> [Study material]:

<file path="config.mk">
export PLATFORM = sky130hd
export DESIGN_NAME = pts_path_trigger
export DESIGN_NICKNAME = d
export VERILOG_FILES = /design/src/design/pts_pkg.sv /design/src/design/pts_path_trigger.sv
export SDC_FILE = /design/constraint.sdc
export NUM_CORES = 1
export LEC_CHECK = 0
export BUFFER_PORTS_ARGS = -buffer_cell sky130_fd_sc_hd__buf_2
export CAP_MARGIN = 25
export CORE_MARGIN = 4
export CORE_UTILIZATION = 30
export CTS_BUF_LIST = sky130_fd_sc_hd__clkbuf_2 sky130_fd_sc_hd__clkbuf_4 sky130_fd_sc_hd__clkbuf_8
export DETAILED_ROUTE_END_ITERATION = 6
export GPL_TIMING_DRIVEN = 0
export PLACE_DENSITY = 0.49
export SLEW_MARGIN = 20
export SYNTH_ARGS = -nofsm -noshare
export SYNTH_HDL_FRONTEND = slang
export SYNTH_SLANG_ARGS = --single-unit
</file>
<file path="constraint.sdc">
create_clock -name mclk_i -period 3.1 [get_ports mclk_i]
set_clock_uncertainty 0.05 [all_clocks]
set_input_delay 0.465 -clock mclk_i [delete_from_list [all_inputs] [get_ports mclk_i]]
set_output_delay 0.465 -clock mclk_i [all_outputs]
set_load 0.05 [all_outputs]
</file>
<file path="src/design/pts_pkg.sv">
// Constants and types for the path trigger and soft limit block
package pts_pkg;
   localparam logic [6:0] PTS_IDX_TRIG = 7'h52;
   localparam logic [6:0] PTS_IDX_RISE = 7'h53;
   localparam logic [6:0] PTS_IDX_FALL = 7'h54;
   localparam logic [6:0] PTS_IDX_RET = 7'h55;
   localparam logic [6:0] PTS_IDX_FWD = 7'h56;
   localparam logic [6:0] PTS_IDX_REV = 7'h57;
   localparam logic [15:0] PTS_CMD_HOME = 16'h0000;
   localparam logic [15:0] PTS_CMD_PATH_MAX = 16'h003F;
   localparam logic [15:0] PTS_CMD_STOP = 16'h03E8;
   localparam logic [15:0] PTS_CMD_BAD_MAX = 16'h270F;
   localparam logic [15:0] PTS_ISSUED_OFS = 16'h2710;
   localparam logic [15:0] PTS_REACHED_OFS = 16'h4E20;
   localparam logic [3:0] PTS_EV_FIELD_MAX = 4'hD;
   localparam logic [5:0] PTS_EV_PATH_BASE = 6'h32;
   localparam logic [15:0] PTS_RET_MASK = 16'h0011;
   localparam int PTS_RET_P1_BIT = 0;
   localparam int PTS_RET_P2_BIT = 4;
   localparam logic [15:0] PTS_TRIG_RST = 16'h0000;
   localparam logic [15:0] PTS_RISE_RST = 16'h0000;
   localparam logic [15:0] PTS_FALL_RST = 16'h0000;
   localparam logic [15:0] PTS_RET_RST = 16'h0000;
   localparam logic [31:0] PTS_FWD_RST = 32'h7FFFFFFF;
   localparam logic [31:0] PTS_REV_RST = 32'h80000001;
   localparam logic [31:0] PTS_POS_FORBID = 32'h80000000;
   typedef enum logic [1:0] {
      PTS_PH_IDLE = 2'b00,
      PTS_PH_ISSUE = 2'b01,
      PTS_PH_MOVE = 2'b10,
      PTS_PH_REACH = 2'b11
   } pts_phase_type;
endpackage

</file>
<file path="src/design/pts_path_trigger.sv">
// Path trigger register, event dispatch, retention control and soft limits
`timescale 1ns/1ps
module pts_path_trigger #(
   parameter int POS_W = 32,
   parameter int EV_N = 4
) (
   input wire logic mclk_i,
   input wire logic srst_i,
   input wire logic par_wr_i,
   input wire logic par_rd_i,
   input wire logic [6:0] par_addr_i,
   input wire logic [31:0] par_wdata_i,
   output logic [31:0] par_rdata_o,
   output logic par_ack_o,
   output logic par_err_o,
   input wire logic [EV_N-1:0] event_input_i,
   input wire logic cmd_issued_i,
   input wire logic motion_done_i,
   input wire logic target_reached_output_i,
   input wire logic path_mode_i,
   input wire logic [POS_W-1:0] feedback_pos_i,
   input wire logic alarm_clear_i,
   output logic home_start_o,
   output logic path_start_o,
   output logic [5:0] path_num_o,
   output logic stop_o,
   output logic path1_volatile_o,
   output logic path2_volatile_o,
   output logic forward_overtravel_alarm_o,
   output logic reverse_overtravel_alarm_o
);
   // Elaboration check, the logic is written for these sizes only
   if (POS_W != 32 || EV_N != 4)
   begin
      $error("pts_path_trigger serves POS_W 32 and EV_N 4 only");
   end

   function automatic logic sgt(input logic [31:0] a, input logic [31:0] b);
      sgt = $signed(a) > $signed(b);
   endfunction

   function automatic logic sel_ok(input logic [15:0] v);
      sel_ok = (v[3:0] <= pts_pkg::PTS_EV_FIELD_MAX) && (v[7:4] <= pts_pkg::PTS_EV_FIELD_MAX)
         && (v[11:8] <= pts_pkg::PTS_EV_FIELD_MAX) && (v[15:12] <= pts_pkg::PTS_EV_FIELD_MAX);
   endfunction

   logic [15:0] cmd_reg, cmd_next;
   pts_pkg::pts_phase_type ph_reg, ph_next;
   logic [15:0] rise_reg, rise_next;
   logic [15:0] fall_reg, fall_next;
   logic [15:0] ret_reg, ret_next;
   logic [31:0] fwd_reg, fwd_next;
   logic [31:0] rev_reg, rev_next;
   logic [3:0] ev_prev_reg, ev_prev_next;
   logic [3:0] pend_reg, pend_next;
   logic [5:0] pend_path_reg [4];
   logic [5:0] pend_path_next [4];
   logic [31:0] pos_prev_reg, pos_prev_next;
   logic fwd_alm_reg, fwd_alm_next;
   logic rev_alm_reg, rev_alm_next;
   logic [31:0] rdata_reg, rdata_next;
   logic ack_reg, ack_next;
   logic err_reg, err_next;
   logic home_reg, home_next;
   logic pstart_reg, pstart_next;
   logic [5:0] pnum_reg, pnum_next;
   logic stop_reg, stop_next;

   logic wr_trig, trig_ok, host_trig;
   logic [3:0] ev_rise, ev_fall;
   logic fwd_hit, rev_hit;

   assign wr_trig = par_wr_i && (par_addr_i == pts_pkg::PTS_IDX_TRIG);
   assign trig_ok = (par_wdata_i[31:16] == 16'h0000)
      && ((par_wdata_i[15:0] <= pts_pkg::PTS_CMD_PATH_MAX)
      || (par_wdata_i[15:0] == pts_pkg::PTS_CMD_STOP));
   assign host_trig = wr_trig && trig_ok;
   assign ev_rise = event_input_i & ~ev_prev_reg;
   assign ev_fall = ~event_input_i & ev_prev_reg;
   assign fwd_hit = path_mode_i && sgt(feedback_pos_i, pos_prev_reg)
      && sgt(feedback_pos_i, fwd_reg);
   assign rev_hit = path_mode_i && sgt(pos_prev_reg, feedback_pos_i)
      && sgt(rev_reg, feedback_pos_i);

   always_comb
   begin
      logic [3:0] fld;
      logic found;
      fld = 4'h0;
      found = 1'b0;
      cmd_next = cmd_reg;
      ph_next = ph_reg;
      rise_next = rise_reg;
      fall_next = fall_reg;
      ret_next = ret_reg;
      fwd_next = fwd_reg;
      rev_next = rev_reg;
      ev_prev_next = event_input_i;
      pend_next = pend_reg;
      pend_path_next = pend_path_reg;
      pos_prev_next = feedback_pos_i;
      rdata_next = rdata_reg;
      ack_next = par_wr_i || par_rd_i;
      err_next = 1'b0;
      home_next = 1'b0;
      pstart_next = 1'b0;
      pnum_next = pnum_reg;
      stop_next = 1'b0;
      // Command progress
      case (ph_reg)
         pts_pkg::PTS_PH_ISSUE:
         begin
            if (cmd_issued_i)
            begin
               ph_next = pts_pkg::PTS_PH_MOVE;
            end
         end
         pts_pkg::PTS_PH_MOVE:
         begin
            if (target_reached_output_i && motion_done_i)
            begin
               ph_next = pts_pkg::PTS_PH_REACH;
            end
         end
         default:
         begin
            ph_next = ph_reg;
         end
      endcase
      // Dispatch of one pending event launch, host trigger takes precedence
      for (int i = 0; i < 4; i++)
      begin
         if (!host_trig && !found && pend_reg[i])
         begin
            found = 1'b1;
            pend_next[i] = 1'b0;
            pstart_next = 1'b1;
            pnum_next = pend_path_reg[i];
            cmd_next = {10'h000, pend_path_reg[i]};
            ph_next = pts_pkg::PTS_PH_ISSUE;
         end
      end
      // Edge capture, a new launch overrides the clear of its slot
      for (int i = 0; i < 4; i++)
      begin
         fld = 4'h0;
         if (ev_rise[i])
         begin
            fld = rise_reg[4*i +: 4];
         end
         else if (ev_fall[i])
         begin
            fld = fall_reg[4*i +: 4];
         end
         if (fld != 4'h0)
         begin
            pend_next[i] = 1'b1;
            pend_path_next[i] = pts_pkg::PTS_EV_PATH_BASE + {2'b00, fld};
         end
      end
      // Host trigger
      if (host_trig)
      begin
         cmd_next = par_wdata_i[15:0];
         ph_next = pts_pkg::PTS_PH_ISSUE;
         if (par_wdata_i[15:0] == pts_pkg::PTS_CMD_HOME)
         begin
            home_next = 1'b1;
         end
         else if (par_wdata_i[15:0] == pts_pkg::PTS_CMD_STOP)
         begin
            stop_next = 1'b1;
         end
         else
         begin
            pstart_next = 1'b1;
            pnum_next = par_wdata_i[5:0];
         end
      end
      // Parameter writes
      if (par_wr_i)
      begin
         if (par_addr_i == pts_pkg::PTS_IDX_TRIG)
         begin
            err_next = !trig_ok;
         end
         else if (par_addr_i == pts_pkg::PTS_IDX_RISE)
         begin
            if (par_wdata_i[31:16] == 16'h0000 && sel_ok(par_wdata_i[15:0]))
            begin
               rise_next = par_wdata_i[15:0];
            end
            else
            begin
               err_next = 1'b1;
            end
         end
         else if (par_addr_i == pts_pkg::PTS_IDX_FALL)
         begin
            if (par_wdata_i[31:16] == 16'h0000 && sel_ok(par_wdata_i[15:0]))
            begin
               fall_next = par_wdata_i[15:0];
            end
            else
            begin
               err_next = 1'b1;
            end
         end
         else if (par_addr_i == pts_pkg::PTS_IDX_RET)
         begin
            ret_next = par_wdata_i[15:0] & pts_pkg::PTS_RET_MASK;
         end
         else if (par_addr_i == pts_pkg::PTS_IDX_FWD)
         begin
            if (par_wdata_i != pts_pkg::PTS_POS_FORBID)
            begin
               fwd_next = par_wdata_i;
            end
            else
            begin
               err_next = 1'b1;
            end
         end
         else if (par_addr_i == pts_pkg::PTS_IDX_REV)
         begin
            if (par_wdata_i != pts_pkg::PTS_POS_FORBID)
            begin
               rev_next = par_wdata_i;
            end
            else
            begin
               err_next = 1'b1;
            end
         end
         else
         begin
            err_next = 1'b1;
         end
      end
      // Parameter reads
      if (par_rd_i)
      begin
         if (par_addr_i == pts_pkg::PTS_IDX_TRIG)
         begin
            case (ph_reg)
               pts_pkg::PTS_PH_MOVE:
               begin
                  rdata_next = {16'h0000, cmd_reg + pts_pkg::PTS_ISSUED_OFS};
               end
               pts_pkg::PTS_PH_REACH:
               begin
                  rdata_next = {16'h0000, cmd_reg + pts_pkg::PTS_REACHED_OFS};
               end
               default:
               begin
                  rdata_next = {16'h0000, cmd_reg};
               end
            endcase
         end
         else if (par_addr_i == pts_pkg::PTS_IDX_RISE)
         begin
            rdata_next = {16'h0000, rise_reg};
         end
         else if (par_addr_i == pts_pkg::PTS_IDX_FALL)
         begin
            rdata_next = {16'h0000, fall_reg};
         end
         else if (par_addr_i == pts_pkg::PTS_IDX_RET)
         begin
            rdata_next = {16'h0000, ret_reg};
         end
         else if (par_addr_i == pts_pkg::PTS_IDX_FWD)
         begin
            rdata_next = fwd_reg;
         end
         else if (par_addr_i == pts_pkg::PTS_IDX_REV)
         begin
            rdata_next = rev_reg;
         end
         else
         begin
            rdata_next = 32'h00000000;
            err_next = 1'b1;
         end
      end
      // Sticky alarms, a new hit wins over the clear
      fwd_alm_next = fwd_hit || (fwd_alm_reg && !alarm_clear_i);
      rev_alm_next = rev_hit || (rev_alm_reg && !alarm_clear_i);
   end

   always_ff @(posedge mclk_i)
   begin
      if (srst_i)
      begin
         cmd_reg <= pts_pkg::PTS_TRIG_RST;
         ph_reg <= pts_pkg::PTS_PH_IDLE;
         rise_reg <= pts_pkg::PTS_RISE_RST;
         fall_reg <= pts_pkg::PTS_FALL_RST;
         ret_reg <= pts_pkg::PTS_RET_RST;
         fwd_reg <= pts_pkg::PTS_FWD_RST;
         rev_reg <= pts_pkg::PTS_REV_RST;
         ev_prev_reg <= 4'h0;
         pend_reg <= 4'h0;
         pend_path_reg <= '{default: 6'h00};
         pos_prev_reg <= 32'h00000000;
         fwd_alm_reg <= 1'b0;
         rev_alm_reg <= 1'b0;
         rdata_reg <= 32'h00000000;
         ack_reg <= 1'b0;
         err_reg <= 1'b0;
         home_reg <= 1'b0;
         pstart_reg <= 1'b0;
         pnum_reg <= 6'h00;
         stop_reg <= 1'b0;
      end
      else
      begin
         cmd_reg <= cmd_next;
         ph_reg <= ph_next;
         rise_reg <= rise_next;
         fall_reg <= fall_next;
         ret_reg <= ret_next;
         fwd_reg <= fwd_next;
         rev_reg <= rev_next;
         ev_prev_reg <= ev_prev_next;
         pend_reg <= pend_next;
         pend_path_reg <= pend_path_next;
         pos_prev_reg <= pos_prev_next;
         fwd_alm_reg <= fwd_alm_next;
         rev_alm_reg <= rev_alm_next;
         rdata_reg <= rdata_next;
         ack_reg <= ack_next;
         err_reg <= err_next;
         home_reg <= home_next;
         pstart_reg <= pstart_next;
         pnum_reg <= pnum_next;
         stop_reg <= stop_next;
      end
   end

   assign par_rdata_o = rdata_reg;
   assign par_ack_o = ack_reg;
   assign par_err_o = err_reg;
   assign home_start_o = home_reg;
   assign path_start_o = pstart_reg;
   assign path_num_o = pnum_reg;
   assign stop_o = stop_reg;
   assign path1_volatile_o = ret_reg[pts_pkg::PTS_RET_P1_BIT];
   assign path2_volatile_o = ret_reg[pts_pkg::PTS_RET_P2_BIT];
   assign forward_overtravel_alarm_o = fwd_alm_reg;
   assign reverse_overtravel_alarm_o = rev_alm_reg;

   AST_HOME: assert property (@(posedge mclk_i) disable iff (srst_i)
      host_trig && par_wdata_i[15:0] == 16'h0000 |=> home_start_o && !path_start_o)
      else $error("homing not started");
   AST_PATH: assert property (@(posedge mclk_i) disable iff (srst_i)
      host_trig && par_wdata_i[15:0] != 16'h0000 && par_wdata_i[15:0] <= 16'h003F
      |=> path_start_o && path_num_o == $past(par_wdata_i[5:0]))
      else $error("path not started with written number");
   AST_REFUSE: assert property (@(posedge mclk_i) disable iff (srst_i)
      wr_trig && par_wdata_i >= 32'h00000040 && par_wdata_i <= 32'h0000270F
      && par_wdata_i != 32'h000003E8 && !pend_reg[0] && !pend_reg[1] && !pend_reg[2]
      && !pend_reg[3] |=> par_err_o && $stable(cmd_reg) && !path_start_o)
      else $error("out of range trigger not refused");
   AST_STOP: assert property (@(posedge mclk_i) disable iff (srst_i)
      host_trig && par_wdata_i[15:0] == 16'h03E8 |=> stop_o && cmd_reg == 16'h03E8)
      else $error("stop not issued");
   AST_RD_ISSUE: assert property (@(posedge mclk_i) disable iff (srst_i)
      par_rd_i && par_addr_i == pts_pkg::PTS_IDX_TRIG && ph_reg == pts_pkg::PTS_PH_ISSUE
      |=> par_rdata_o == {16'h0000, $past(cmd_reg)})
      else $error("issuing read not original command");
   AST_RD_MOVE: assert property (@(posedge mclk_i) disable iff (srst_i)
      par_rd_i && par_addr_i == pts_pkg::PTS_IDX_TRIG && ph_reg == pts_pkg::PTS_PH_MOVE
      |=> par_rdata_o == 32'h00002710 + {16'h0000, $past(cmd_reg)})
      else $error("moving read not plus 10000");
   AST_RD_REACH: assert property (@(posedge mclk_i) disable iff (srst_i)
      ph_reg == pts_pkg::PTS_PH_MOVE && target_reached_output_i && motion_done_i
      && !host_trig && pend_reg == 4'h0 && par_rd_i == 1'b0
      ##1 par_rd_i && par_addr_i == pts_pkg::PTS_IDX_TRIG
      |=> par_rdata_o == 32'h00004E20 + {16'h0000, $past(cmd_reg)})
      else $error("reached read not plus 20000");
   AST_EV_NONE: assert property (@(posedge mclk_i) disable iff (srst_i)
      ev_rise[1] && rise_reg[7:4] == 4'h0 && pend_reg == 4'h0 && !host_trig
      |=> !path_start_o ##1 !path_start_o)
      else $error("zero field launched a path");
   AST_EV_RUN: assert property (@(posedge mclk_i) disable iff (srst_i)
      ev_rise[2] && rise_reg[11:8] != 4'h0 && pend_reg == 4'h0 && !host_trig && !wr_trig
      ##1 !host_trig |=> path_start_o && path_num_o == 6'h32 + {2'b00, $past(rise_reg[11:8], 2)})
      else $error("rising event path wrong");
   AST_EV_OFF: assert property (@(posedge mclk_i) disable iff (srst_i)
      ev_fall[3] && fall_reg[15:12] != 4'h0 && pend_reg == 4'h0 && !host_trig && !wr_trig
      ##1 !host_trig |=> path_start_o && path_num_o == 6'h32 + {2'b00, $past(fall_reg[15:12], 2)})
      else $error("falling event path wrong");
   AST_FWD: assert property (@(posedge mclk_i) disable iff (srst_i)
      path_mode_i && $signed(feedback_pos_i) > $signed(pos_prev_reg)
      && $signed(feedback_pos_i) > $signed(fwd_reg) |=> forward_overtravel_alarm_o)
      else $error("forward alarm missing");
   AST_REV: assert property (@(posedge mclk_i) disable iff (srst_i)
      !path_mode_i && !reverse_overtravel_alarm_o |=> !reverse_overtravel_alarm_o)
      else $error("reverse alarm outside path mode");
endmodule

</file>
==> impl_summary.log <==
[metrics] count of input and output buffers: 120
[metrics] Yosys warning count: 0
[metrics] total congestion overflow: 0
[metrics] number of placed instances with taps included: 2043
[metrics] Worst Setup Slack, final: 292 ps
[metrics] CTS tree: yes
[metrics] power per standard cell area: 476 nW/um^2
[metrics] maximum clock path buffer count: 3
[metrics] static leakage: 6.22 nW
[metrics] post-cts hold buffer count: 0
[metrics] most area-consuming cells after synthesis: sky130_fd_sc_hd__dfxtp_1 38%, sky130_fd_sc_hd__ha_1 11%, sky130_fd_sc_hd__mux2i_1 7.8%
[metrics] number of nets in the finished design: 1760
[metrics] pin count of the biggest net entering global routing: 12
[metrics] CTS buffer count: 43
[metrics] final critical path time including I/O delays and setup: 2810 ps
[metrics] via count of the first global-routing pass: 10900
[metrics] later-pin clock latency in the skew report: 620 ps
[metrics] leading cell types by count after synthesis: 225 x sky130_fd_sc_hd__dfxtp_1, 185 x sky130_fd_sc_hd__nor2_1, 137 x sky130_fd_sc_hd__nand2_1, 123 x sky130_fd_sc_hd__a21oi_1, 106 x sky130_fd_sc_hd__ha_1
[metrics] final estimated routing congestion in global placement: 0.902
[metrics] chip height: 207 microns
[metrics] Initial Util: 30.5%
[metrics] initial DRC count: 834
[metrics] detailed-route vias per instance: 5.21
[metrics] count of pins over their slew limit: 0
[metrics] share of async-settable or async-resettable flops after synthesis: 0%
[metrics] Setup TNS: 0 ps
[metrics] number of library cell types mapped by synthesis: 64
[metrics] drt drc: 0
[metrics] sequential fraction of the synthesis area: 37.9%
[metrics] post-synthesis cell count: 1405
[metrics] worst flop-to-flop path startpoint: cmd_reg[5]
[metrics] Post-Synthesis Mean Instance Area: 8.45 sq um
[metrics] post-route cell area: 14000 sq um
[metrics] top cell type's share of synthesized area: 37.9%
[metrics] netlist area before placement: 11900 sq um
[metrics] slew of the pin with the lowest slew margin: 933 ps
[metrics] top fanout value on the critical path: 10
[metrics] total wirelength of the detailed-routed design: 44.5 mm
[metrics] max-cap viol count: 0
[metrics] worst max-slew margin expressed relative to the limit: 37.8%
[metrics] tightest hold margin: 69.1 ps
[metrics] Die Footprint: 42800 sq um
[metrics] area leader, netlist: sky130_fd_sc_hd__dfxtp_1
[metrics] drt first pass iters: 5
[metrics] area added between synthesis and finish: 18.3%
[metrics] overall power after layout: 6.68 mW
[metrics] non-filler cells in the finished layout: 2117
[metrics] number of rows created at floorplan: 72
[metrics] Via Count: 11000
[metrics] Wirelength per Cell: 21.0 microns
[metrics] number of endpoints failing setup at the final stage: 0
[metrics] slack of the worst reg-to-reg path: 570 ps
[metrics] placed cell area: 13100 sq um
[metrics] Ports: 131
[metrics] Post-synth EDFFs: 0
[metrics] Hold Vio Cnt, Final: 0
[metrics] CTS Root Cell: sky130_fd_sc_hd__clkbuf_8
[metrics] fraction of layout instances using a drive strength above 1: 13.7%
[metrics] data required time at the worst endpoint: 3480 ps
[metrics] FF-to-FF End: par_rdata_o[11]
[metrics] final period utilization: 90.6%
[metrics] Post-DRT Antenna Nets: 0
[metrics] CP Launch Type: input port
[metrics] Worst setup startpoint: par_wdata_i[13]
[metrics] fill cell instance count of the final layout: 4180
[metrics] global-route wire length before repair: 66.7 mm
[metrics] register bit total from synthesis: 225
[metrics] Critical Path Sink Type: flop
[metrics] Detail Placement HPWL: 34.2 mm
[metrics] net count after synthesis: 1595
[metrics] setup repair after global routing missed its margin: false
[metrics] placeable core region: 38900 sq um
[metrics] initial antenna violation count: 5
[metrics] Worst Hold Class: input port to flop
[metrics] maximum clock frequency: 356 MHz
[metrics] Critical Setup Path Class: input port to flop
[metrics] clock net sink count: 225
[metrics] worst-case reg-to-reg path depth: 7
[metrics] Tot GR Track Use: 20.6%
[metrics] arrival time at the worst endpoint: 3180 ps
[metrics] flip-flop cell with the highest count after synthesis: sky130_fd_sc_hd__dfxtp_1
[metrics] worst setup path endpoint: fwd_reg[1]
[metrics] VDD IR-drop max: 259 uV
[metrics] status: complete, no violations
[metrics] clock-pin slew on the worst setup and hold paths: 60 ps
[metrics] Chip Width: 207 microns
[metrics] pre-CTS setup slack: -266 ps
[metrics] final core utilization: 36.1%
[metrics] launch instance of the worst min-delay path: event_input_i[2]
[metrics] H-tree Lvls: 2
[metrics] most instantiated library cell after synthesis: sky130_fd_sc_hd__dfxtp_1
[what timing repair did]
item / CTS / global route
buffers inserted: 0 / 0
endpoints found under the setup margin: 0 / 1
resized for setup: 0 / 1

> [Work to be completed]: Would you restate exactly the lines of the material above, from its opening line through the line with "package pts_pkg;", and output only those?

> [Exercise result]:
<file path="config.mk">
export PLATFORM = sky130hd
export DESIGN_NAME = pts_path_trigger
export DESIGN_NICKNAME = d
export VERILOG_FILES = /design/src/design/pts_pkg.sv /design/src/design/pts_path_trigger.sv
export SDC_FILE = /design/constraint.sdc
export NUM_CORES = 1
export LEC_CHECK = 0
export BUFFER_PORTS_ARGS = -buffer_cell sky130_fd_sc_hd__buf_2
export CAP_MARGIN = 25
export CORE_MARGIN = 4
export CORE_UTILIZATION = 30
export CTS_BUF_LIST = sky130_fd_sc_hd__clkbuf_2 sky130_fd_sc_hd__clkbuf_4 sky130_fd_sc_hd__clkbuf_8
export DETAILED_ROUTE_END_ITERATION = 6
export GPL_TIMING_DRIVEN = 0
export PLACE_DENSITY = 0.49
export SLEW_MARGIN = 20
export SYNTH_ARGS = -nofsm -noshare
export SYNTH_HDL_FRONTEND = slang
export SYNTH_SLANG_ARGS = --single-unit
</file>
<file path="constraint.sdc">
create_clock -name mclk_i -period 3.1 [get_ports mclk_i]
set_clock_uncertainty 0.05 [all_clocks]
set_input_delay 0.465 -clock mclk_i [delete_from_list [all_inputs] [get_ports mclk_i]]
set_output_delay 0.465 -clock mclk_i [all_outputs]
set_load 0.05 [all_outputs]
</file>
<file path="src/design/pts_pkg.sv">
// Constants and types for the path trigger and soft limit block
package pts_pkg;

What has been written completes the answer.